__Task to complete__: Only one stretch of the listing below is wanted. Begin at the line that has "export VERILOG_FILES = /design/src/rtl/if_fetch_unit.sv", stop after the line that has "export CORE_UTILIZATION = 28", and repeat every line in between exactly.

[Start of section]

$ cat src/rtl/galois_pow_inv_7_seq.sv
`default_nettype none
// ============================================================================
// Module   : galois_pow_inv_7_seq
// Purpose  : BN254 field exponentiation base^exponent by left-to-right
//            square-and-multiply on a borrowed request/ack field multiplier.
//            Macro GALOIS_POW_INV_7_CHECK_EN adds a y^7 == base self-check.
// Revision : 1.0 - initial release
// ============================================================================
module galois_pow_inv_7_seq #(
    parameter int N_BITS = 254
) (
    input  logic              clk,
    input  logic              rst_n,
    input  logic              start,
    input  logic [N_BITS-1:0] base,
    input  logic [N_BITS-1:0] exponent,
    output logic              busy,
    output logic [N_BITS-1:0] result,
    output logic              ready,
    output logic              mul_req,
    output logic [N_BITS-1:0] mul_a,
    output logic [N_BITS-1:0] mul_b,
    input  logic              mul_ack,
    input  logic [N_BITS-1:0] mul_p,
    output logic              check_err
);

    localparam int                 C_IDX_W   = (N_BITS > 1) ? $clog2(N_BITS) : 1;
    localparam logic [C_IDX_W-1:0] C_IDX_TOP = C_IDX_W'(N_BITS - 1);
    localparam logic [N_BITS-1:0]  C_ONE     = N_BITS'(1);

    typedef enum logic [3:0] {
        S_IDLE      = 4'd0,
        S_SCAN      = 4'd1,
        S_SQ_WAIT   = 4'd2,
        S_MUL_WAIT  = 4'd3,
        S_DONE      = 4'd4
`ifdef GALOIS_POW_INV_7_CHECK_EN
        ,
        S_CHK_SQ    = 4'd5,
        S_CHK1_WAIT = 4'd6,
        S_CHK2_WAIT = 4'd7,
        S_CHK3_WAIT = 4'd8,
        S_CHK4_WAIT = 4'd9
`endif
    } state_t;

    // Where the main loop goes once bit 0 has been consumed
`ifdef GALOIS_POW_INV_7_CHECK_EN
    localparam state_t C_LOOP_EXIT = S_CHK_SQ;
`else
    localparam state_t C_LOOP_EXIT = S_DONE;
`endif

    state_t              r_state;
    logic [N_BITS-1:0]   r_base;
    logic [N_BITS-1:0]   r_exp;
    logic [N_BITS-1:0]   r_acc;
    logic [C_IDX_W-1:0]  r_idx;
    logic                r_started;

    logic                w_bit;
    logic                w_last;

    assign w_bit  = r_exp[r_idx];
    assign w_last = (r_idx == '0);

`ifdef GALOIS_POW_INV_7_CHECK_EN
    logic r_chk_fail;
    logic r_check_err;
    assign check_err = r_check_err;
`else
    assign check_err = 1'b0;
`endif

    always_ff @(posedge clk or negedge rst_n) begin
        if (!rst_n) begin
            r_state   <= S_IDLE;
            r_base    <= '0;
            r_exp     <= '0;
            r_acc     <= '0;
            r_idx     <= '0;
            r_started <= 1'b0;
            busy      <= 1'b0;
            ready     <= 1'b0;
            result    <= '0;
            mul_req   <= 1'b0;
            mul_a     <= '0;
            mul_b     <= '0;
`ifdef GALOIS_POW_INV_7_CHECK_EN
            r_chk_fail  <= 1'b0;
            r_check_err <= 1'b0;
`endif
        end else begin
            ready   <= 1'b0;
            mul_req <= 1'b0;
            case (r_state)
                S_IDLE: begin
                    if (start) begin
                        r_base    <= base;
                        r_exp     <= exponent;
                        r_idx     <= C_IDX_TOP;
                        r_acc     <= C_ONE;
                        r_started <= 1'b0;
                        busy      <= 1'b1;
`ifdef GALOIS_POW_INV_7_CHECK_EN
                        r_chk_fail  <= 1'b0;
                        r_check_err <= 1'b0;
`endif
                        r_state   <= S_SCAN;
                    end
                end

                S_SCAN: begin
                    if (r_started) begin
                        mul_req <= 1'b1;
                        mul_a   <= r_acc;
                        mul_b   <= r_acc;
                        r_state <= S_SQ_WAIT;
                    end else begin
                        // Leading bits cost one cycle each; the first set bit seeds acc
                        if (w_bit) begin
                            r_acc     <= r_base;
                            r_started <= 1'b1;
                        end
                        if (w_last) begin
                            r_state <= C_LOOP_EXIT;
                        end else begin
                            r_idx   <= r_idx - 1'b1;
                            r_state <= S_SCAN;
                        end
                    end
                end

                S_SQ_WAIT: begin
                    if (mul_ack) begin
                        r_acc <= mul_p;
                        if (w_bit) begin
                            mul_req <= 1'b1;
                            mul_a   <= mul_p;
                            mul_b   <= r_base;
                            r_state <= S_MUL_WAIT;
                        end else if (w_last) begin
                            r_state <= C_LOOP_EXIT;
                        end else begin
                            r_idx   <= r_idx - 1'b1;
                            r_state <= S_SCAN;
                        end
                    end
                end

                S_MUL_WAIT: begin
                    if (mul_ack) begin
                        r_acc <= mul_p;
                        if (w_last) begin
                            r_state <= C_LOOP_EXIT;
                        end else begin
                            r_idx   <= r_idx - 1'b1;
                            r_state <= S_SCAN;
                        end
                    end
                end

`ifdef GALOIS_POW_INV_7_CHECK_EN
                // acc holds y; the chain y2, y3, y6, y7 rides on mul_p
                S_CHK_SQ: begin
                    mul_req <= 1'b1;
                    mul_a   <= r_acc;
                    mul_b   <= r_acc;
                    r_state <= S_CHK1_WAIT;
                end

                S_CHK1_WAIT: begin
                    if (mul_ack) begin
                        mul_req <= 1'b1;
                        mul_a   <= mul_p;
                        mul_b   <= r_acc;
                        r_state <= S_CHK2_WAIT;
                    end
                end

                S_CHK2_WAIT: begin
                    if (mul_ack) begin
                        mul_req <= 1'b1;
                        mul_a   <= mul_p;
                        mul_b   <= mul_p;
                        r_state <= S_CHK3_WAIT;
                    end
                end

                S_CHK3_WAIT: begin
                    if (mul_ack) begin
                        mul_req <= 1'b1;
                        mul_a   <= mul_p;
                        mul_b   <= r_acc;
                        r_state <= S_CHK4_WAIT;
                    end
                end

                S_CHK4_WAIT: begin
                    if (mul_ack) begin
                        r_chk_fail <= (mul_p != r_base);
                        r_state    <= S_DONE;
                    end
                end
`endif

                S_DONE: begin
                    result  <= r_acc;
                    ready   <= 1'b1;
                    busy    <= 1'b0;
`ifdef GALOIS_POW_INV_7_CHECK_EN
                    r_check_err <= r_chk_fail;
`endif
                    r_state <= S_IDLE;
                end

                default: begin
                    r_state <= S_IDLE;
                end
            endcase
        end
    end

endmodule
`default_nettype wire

[End of section]
[Start of section]

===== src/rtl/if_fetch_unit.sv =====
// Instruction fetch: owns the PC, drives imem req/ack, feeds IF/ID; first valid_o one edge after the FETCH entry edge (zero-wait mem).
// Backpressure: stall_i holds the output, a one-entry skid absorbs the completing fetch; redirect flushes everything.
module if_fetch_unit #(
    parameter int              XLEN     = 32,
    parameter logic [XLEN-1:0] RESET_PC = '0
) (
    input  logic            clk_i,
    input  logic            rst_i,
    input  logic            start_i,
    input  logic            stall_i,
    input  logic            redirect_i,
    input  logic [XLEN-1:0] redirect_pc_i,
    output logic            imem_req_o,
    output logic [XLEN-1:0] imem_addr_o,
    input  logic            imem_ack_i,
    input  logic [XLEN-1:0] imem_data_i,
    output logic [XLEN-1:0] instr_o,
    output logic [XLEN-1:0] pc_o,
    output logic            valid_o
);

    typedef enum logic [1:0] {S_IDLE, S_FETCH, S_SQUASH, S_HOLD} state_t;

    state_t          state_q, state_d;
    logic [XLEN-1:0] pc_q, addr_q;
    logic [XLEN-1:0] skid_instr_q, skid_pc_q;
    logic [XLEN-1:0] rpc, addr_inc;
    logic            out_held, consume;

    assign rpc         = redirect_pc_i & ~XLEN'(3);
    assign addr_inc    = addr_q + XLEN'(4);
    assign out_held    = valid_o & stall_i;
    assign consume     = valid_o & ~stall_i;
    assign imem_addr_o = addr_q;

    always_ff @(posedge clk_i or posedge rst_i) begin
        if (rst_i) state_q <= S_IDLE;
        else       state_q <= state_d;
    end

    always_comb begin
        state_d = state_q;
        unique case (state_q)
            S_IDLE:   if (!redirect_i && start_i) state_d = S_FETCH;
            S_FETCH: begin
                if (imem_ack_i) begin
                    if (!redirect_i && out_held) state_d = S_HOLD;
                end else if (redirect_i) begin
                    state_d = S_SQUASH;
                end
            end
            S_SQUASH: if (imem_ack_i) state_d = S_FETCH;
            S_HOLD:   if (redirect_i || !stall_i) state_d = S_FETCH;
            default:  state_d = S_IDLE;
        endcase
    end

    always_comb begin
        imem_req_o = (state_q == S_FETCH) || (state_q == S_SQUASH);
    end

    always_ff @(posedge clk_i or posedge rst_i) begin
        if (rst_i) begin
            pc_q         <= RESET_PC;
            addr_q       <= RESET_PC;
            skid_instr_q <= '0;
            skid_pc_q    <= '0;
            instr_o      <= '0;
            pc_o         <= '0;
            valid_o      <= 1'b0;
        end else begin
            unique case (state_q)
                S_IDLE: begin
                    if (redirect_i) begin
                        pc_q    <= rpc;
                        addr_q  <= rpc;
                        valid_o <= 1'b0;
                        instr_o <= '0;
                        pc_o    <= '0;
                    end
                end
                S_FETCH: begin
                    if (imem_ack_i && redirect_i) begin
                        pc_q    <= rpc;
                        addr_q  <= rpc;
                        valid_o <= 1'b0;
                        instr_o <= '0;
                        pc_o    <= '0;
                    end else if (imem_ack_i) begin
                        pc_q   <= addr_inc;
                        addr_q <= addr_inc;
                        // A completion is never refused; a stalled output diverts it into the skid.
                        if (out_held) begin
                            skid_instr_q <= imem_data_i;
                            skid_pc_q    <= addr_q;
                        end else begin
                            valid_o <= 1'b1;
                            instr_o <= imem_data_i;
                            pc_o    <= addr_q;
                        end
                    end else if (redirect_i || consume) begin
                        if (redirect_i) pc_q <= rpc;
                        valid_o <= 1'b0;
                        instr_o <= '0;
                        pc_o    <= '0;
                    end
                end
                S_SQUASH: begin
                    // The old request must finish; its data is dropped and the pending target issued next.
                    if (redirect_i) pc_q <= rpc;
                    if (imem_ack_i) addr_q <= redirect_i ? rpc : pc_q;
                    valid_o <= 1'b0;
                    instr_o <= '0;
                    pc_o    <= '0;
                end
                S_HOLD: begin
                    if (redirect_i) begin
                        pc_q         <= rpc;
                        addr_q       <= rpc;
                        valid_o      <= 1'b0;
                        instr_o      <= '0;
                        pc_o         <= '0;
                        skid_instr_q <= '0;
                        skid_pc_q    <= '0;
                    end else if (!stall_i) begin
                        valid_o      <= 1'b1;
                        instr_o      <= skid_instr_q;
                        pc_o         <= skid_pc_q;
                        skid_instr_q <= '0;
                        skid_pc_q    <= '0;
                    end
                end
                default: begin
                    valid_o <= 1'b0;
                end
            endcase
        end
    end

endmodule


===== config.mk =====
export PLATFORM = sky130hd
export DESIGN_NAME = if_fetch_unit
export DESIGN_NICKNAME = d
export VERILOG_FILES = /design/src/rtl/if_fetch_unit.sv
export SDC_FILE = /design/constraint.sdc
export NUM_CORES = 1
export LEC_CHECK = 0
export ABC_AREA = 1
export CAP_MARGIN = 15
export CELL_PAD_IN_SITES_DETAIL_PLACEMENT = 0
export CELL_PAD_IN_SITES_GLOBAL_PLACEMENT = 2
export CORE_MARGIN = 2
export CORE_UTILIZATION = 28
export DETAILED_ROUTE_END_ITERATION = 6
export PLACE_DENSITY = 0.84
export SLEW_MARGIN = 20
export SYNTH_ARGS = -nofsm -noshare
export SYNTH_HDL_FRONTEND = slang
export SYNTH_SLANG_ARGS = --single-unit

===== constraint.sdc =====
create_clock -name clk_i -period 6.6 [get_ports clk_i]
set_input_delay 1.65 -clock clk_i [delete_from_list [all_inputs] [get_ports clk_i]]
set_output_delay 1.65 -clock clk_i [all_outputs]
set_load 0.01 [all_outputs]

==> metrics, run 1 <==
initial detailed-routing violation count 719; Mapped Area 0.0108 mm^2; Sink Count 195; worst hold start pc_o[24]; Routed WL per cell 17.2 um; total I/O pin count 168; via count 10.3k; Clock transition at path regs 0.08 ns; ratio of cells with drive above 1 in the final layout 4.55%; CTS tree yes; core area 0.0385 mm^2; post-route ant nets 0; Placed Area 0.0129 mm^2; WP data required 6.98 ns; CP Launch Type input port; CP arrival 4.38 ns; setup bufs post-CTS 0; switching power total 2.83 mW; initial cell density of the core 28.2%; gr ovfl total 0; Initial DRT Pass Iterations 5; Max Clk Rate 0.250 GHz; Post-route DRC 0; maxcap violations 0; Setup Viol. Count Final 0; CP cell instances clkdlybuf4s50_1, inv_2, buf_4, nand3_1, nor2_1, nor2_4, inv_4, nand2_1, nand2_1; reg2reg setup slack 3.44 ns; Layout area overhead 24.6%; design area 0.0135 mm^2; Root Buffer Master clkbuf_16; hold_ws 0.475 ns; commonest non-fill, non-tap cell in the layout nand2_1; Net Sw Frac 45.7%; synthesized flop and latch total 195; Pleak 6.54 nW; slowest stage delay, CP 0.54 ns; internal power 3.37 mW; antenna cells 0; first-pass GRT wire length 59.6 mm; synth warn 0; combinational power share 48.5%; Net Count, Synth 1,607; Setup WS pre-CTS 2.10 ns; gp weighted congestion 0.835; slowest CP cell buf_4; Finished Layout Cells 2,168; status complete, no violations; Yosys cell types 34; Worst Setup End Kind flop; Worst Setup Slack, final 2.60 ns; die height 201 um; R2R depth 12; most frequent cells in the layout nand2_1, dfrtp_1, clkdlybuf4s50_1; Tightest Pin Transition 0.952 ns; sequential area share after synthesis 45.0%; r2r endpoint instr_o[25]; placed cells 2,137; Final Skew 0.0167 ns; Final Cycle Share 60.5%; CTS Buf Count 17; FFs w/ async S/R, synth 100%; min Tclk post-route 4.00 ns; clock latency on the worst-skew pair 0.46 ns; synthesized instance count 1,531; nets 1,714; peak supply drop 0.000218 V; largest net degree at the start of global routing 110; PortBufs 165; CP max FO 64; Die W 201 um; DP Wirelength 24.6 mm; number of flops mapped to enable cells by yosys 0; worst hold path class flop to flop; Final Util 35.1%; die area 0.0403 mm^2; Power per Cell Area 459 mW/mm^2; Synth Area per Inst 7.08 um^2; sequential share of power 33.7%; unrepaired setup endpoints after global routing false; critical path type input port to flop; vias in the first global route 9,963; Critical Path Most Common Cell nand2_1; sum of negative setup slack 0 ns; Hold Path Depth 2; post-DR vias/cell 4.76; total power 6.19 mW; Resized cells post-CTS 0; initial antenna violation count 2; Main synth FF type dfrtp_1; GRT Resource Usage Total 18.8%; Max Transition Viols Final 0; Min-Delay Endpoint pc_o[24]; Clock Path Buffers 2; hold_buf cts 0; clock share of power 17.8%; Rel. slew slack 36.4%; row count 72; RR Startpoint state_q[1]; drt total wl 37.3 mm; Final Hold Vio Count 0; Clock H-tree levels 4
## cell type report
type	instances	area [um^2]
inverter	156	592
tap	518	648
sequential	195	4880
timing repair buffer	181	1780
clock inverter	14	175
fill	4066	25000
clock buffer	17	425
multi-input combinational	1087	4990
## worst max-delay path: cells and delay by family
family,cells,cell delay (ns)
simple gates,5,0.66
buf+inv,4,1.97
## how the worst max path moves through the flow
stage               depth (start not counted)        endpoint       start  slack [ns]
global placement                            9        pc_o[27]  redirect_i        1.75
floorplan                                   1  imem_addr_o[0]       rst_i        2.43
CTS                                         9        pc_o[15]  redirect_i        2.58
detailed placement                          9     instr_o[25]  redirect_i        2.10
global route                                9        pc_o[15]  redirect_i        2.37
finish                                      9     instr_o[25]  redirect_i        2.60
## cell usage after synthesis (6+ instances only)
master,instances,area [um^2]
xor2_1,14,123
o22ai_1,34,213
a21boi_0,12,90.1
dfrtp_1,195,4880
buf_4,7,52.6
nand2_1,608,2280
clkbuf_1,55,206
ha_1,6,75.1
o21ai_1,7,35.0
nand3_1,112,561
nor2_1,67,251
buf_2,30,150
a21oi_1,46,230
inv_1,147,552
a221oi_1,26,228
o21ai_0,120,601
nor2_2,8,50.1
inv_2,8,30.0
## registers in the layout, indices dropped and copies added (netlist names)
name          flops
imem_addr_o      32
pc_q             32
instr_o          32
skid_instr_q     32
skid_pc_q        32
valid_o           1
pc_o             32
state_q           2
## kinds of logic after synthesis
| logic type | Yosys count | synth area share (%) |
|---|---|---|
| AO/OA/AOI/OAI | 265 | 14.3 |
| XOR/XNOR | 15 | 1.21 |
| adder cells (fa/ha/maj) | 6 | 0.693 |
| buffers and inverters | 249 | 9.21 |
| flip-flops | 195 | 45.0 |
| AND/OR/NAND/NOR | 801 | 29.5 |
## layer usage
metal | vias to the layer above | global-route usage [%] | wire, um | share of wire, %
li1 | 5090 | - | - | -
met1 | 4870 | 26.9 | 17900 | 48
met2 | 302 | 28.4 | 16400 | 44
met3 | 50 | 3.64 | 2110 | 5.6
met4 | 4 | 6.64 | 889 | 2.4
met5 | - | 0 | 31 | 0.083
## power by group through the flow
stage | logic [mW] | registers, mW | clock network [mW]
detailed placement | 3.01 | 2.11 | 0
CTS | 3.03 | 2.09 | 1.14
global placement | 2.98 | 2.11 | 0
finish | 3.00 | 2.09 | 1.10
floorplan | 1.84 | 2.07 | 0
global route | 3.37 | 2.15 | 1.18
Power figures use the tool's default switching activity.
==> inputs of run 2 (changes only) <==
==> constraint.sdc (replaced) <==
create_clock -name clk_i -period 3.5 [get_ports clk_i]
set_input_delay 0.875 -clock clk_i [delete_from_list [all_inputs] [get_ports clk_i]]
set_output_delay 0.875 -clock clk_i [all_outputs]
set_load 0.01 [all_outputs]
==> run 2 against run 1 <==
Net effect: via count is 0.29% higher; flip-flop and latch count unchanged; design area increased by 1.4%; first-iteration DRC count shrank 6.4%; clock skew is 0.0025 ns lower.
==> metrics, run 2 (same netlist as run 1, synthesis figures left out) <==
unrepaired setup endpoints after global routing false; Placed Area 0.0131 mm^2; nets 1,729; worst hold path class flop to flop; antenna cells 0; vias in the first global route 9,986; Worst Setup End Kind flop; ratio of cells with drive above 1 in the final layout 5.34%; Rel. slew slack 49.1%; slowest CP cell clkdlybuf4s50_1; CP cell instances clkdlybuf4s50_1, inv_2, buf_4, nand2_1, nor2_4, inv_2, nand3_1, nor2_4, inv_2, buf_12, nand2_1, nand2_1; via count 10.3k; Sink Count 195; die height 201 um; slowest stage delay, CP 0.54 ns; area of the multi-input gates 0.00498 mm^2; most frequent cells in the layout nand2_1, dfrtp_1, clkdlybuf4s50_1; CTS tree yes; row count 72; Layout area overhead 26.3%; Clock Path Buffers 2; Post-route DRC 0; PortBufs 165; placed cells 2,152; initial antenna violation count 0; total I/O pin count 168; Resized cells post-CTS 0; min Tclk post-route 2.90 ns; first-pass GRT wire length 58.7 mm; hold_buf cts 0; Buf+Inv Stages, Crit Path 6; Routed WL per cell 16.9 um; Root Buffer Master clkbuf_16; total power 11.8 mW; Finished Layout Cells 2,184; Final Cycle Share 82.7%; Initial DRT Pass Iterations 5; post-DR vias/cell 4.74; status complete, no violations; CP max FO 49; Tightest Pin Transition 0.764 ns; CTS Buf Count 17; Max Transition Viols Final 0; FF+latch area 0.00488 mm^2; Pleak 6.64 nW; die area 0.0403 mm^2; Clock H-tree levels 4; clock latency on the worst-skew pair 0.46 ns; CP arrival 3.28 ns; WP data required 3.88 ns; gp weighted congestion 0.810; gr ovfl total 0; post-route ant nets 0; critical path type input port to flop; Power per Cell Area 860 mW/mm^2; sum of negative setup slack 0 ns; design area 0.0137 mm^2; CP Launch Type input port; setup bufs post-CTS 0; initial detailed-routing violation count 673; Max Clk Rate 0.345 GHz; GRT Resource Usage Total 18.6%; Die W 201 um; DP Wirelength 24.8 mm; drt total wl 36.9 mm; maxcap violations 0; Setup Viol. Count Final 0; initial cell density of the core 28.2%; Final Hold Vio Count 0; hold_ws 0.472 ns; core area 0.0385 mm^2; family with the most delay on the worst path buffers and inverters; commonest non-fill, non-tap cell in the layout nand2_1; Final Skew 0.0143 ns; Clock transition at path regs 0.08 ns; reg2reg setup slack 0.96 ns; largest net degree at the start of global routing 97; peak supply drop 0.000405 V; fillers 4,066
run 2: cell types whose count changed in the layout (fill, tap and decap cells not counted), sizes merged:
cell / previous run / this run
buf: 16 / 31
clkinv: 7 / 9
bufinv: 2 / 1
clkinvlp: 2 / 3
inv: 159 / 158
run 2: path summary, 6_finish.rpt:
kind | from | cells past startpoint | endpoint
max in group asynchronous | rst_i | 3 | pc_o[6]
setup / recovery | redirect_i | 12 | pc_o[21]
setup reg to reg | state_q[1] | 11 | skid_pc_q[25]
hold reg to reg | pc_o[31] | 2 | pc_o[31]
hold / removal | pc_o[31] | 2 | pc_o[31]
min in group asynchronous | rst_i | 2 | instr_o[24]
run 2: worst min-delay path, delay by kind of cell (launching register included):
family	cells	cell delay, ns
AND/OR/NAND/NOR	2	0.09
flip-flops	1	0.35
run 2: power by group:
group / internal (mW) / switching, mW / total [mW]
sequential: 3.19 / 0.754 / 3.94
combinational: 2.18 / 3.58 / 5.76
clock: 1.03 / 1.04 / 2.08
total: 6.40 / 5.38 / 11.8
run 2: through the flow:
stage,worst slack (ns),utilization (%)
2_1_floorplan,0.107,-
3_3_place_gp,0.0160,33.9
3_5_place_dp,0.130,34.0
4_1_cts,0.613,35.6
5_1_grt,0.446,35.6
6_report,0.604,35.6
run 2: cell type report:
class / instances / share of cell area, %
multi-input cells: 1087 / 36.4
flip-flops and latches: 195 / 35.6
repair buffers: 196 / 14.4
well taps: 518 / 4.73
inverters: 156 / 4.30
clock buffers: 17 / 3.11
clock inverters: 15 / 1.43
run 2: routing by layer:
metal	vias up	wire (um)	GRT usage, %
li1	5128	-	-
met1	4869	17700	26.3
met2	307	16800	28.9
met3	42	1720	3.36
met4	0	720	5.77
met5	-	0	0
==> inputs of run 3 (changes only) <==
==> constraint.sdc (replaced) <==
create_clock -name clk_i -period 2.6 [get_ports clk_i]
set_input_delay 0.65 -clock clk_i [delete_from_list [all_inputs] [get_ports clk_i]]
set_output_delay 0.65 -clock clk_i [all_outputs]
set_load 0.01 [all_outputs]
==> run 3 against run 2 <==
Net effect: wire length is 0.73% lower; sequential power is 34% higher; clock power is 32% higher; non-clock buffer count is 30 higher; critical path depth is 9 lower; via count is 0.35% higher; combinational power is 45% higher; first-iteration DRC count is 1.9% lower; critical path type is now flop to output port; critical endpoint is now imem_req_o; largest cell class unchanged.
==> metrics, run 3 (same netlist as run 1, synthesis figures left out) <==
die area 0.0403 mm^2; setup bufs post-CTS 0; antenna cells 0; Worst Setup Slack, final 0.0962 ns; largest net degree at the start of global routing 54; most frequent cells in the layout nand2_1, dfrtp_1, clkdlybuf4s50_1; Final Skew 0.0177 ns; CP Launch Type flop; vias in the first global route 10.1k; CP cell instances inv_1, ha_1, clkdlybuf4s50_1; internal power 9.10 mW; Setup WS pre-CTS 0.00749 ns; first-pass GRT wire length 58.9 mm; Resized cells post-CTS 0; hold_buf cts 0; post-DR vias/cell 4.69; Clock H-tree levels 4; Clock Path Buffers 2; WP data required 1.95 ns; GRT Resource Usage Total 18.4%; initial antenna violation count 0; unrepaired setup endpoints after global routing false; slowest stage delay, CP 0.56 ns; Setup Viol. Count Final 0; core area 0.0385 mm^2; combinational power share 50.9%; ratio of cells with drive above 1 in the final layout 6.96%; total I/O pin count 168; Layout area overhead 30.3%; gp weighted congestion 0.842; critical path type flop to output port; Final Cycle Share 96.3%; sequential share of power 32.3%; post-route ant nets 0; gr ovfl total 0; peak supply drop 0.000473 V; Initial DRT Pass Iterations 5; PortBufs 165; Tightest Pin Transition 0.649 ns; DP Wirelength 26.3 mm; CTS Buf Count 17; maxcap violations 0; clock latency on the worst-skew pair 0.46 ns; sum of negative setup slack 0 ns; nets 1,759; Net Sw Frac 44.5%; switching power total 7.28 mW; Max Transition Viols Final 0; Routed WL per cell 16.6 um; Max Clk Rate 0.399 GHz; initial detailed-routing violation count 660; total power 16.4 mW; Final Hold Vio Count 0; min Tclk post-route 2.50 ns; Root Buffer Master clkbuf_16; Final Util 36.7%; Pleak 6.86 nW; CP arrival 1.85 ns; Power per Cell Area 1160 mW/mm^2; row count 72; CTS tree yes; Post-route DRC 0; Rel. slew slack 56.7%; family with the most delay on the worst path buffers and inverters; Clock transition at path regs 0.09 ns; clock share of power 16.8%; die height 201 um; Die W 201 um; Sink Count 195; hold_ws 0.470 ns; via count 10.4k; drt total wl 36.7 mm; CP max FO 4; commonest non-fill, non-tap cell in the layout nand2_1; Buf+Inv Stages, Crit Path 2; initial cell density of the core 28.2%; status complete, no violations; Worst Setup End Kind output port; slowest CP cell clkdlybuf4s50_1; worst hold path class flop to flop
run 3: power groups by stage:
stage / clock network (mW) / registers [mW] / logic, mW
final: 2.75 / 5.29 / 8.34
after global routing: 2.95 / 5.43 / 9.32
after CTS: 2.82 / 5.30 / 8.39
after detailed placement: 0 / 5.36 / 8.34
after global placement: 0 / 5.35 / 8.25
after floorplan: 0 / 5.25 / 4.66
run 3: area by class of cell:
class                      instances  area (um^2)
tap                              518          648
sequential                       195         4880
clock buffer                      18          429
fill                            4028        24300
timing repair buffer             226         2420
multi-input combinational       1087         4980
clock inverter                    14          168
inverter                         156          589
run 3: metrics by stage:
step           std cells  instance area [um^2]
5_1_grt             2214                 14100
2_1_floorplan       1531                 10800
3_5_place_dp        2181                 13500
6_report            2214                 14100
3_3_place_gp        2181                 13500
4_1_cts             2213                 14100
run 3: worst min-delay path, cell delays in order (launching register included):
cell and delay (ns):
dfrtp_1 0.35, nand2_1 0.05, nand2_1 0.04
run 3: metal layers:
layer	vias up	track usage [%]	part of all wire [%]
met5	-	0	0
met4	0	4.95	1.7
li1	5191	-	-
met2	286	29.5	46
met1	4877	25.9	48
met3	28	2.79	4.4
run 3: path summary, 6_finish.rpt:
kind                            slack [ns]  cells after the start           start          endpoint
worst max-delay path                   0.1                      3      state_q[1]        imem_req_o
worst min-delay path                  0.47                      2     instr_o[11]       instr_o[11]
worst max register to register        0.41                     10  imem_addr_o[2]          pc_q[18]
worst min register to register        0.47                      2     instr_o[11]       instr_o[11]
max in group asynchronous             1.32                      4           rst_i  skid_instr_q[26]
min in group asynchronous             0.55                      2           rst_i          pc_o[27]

[End of section]

__Answer to the exercise__:
export VERILOG_FILES = /design/src/rtl/if_fetch_unit.sv
export SDC_FILE = /design/constraint.sdc
export NUM_CORES = 1
export LEC_CHECK = 0
export ABC_AREA = 1
export CAP_MARGIN = 15
export CELL_PAD_IN_SITES_DETAIL_PLACEMENT = 0
export CELL_PAD_IN_SITES_GLOBAL_PLACEMENT = 2
export CORE_MARGIN = 2
export CORE_UTILIZATION = 28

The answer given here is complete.